• [WHAT THE TASK REQUIRES]:
From the records, return each line that has the word "sets" in it.

• [DATA RECORDS]:
--------

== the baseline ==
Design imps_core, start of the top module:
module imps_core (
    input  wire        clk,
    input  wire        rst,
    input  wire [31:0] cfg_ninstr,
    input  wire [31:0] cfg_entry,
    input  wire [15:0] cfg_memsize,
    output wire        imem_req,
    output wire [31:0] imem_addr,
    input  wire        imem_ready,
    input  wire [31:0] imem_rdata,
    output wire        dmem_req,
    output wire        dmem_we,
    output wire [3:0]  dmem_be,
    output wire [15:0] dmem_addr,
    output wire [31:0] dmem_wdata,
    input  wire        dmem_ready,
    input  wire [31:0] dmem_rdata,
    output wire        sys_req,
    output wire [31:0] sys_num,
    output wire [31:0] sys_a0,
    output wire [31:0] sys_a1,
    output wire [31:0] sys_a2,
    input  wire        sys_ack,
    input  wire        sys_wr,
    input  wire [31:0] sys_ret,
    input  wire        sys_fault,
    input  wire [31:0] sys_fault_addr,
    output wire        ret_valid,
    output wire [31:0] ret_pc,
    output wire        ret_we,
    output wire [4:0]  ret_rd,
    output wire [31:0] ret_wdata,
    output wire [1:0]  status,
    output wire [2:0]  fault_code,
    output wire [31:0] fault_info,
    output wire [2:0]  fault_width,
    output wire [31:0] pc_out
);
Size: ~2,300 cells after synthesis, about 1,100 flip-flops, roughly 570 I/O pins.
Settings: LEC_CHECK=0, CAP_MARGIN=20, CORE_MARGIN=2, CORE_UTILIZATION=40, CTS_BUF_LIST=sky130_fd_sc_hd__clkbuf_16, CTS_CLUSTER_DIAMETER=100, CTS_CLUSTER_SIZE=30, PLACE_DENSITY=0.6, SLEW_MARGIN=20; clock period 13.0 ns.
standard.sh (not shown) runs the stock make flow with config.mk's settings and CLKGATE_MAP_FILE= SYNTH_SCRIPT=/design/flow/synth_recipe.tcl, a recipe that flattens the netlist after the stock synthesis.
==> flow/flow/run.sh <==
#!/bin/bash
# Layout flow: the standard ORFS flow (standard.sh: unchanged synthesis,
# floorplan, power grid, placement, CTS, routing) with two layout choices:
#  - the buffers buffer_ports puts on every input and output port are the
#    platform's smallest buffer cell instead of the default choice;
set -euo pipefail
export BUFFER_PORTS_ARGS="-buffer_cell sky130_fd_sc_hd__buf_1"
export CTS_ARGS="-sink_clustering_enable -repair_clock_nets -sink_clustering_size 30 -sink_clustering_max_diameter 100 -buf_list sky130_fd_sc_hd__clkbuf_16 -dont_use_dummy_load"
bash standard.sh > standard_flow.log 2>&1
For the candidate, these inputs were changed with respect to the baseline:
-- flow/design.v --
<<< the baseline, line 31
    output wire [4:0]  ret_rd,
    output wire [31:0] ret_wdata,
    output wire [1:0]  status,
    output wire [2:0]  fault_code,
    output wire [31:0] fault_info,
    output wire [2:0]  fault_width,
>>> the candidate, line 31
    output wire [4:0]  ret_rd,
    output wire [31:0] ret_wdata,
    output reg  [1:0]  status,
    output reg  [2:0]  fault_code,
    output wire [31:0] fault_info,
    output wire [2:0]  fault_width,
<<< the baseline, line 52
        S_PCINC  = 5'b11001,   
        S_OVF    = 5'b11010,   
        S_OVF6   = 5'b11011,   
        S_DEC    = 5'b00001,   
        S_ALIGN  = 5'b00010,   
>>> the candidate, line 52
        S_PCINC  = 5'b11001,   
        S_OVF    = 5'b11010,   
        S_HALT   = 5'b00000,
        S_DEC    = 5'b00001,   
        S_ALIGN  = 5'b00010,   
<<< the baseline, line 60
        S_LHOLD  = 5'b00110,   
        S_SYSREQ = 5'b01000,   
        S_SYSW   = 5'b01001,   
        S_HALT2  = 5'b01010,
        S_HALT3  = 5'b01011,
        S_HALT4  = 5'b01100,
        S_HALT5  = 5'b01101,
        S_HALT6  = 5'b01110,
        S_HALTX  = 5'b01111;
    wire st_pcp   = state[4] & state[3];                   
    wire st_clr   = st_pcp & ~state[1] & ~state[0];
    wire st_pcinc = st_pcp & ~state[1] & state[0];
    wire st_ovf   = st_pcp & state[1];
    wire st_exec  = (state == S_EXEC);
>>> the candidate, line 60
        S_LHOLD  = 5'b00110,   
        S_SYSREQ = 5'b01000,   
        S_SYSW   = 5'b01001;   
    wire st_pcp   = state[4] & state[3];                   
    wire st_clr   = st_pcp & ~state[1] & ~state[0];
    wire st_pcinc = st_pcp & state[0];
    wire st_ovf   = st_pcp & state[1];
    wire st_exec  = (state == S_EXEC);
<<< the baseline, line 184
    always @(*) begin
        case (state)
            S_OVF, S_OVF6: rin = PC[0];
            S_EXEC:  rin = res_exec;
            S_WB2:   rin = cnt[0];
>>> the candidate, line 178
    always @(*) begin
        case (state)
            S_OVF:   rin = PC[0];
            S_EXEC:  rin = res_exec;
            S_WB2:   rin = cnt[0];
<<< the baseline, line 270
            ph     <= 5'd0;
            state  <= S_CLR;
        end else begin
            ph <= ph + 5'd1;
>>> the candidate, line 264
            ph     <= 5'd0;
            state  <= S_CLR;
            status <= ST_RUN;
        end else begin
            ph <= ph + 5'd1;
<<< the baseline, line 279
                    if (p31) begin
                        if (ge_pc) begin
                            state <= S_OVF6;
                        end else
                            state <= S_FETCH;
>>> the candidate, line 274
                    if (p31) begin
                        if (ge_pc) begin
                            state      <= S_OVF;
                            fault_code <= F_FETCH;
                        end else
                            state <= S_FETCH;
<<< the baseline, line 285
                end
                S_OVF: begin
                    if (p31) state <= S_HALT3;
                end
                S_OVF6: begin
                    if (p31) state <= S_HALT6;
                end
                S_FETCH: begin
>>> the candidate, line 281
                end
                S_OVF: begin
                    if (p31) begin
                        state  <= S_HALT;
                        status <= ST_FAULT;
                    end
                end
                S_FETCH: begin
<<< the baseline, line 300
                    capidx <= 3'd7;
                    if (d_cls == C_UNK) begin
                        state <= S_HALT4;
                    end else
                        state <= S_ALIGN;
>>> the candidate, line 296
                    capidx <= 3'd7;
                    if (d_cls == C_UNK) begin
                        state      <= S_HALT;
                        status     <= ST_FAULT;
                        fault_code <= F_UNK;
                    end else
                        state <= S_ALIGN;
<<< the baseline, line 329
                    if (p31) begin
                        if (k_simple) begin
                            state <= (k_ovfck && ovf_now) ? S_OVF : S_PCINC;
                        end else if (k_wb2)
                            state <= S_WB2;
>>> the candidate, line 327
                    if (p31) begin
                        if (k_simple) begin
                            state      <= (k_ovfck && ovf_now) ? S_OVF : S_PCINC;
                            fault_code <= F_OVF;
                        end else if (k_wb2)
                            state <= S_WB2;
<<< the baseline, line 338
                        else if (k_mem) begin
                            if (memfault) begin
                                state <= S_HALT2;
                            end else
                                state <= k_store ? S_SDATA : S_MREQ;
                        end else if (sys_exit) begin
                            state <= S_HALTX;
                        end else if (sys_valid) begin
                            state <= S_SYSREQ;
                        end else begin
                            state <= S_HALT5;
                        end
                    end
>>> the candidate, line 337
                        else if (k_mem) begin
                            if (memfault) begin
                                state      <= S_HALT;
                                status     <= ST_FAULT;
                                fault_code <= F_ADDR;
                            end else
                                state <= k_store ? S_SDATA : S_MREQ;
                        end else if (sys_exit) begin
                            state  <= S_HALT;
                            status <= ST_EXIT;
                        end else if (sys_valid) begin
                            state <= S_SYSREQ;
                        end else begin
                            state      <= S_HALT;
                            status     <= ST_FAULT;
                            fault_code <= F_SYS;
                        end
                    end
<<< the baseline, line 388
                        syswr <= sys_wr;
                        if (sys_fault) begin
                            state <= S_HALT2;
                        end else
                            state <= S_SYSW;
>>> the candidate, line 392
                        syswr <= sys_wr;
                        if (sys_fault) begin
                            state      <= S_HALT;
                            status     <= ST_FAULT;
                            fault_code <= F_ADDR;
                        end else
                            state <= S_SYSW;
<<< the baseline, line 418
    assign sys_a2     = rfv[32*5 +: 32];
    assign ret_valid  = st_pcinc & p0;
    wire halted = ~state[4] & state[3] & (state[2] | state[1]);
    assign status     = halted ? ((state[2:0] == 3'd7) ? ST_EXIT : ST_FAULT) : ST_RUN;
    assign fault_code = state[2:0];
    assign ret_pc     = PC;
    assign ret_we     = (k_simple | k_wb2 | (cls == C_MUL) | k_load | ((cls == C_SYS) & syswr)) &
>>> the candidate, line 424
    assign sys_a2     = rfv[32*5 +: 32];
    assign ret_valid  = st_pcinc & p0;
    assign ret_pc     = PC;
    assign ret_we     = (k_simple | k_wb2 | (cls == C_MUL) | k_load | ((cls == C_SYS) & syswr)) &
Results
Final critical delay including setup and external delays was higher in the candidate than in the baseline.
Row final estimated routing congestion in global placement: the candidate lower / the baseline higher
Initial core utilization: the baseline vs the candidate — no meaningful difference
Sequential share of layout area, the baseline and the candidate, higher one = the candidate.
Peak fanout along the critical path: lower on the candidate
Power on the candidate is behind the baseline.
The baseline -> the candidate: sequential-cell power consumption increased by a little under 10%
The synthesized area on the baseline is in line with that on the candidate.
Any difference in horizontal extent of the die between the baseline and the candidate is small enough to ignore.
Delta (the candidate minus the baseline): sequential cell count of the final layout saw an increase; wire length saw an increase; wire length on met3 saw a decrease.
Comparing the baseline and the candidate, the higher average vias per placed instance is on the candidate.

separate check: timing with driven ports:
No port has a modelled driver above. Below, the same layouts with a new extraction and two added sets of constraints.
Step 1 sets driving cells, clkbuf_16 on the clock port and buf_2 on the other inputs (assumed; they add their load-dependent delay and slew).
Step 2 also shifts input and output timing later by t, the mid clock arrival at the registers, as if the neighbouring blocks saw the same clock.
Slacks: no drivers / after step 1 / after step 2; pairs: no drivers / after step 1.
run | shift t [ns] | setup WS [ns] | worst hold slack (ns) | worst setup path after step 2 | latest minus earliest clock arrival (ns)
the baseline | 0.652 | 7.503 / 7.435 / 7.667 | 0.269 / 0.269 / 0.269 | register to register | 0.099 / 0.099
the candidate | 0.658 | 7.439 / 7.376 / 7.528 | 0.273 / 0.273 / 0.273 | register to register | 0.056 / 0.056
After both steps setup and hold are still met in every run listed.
Source: an optimization exercise on an open RTL-to-GDS flow (aim: small area, a short achievable clock period and few clock cycles). Production flows keep margins and buffers that such runs may drop.
The RTL was checked by simulation tests, not by an equivalence proof against the original design.

==> design.v <==
module ssdv_huff_dtab (
    input  wire        ac,
    input  wire        chroma,
    input  wire [4:0]  len,
    output reg         has,
    output reg  [15:0] mincode,
    output reg  [15:0] maxcode,
    output reg  [7:0]  valptr
);
    always @(*) begin
        has = 1'b0; mincode = 16'd0; maxcode = 16'd0; valptr = 8'd0;
        case ({ac, chroma, len})
            7'h02: begin has = 1'b1; mincode = 16'h0000; maxcode = 16'h0000; valptr = 8'd0; end
            7'h03: begin has = 1'b1; mincode = 16'h0002; maxcode = 16'h0006; valptr = 8'd1; end
            7'h04: begin has = 1'b1; mincode = 16'h000e; maxcode = 16'h000e; valptr = 8'd6; end
            7'h05: begin has = 1'b1; mincode = 16'h001e; maxcode = 16'h001e; valptr = 8'd7; end
            7'h06: begin has = 1'b1; mincode = 16'h003e; maxcode = 16'h003e; valptr = 8'd8; end
            7'h07: begin has = 1'b1; mincode = 16'h007e; maxcode = 16'h007e; valptr = 8'd9; end
            7'h08: begin has = 1'b1; mincode = 16'h00fe; maxcode = 16'h00fe; valptr = 8'd10; end
            7'h09: begin has = 1'b1; mincode = 16'h01fe; maxcode = 16'h01fe; valptr = 8'd11; end
            7'h22: begin has = 1'b1; mincode = 16'h0000; maxcode = 16'h0002; valptr = 8'd0; end
            7'h23: begin has = 1'b1; mincode = 16'h0006; maxcode = 16'h0006; valptr = 8'd3; end
            7'h24: begin has = 1'b1; mincode = 16'h000e; maxcode = 16'h000e; valptr = 8'd4; end
            7'h25: begin has = 1'b1; mincode = 16'h001e; maxcode = 16'h001e; valptr = 8'd5; end
            7'h26: begin has = 1'b1; mincode = 16'h003e; maxcode = 16'h003e; valptr = 8'd6; end
            7'h27: begin has = 1'b1; mincode = 16'h007e; maxcode = 16'h007e; valptr = 8'd7; end
            7'h28: begin has = 1'b1; mincode = 16'h00fe; maxcode = 16'h00fe; valptr = 8'd8; end
            7'h29: begin has = 1'b1; mincode = 16'h01fe; maxcode = 16'h01fe; valptr = 8'd9; end
            7'h2a: begin has = 1'b1; mincode = 16'h03fe; maxcode = 16'h03fe; valptr = 8'd10; end
            7'h2b: begin has = 1'b1; mincode = 16'h07fe; maxcode = 16'h07fe; valptr = 8'd11; end
            7'h42: begin has = 1'b1; mincode = 16'h0000; maxcode = 16'h0001; valptr = 8'd0; end
            7'h43: begin has = 1'b1; mincode = 16'h0004; maxcode = 16'h0004; valptr = 8'd2; end
            7'h44: begin has = 1'b1; mincode = 16'h000a; maxcode = 16'h000c; valptr = 8'd3; end
            7'h45: begin has = 1'b1; mincode = 16'h001a; maxcode = 16'h001c; valptr = 8'd6; end
            7'h46: begin has = 1'b1; mincode = 16'h003a; maxcode = 16'h003b; valptr = 8'd9; end
            7'h47: begin has = 1'b1; mincode = 16'h0078; maxcode = 16'h007b; valptr = 8'd11; end
            7'h48: begin has = 1'b1; mincode = 16'h00f8; maxcode = 16'h00fa; valptr = 8'd15; end
            7'h49: begin has = 1'b1; mincode = 16'h01f6; maxcode = 16'h01fa; valptr = 8'd18; end
            7'h4a: begin has = 1'b1; mincode = 16'h03f6; maxcode = 16'h03fa; valptr = 8'd23; end
            7'h4b: begin has = 1'b1; mincode = 16'h07f6; maxcode = 16'h07f9; valptr = 8'd28; end
            7'h4c: begin has = 1'b1; mincode = 16'h0ff4; maxcode = 16'h0ff7; valptr = 8'd32; end
            7'h4f: begin has = 1'b1; mincode = 16'h7fc0; maxcode = 16'h7fc0; valptr = 8'd36; end
            7'h50: begin has = 1'b1; mincode = 16'hff82; maxcode = 16'hfffe; valptr = 8'd37; end
            7'h62: begin has = 1'b1; mincode = 16'h0000; maxcode = 16'h0001; valptr = 8'd0; end
            7'h63: begin has = 1'b1; mincode = 16'h0004; maxcode = 16'h0004; valptr = 8'd2; end
            7'h64: begin has = 1'b1; mincode = 16'h000a; maxcode = 16'h000b; valptr = 8'd3; end
            7'h65: begin has = 1'b1; mincode = 16'h0018; maxcode = 16'h001b; valptr = 8'd5; end
            7'h66: begin has = 1'b1; mincode = 16'h0038; maxcode = 16'h003b; valptr = 8'd9; end
            7'h67: begin has = 1'b1; mincode = 16'h0078; maxcode = 16'h007a; valptr = 8'd13; end
            7'h68: begin has = 1'b1; mincode = 16'h00f6; maxcode = 16'h00f9; valptr = 8'd16; end
            7'h69: begin has = 1'b1; mincode = 16'h01f4; maxcode = 16'h01fa; valptr = 8'd20; end
            7'h6a: begin has = 1'b1; mincode = 16'h03f6; maxcode = 16'h03fa; valptr = 8'd27; end
            7'h6b: begin has = 1'b1; mincode = 16'h07f6; maxcode = 16'h07f9; valptr = 8'd32; end
            7'h6c: begin has = 1'b1; mincode = 16'h0ff4; maxcode = 16'h0ff7; valptr = 8'd36; end
            7'h6e: begin has = 1'b1; mincode = 16'h3fe0; maxcode = 16'h3fe0; valptr = 8'd40; end
            7'h6f: begin has = 1'b1; mincode = 16'h7fc2; maxcode = 16'h7fc3; valptr = 8'd41; end
            7'h70: begin has = 1'b1; mincode = 16'hff88; maxcode = 16'hfffe; valptr = 8'd43; end
            default: ;
        endcase
    end
endmodule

--------

• [ANSWER BOX]:
No port has a modelled driver above. Below, the same layouts with a new extraction and two added sets of constraints.
Step 1 sets driving cells, clkbuf_16 on the clock port and buf_2 on the other inputs (assumed; they add their load-dependent delay and slew).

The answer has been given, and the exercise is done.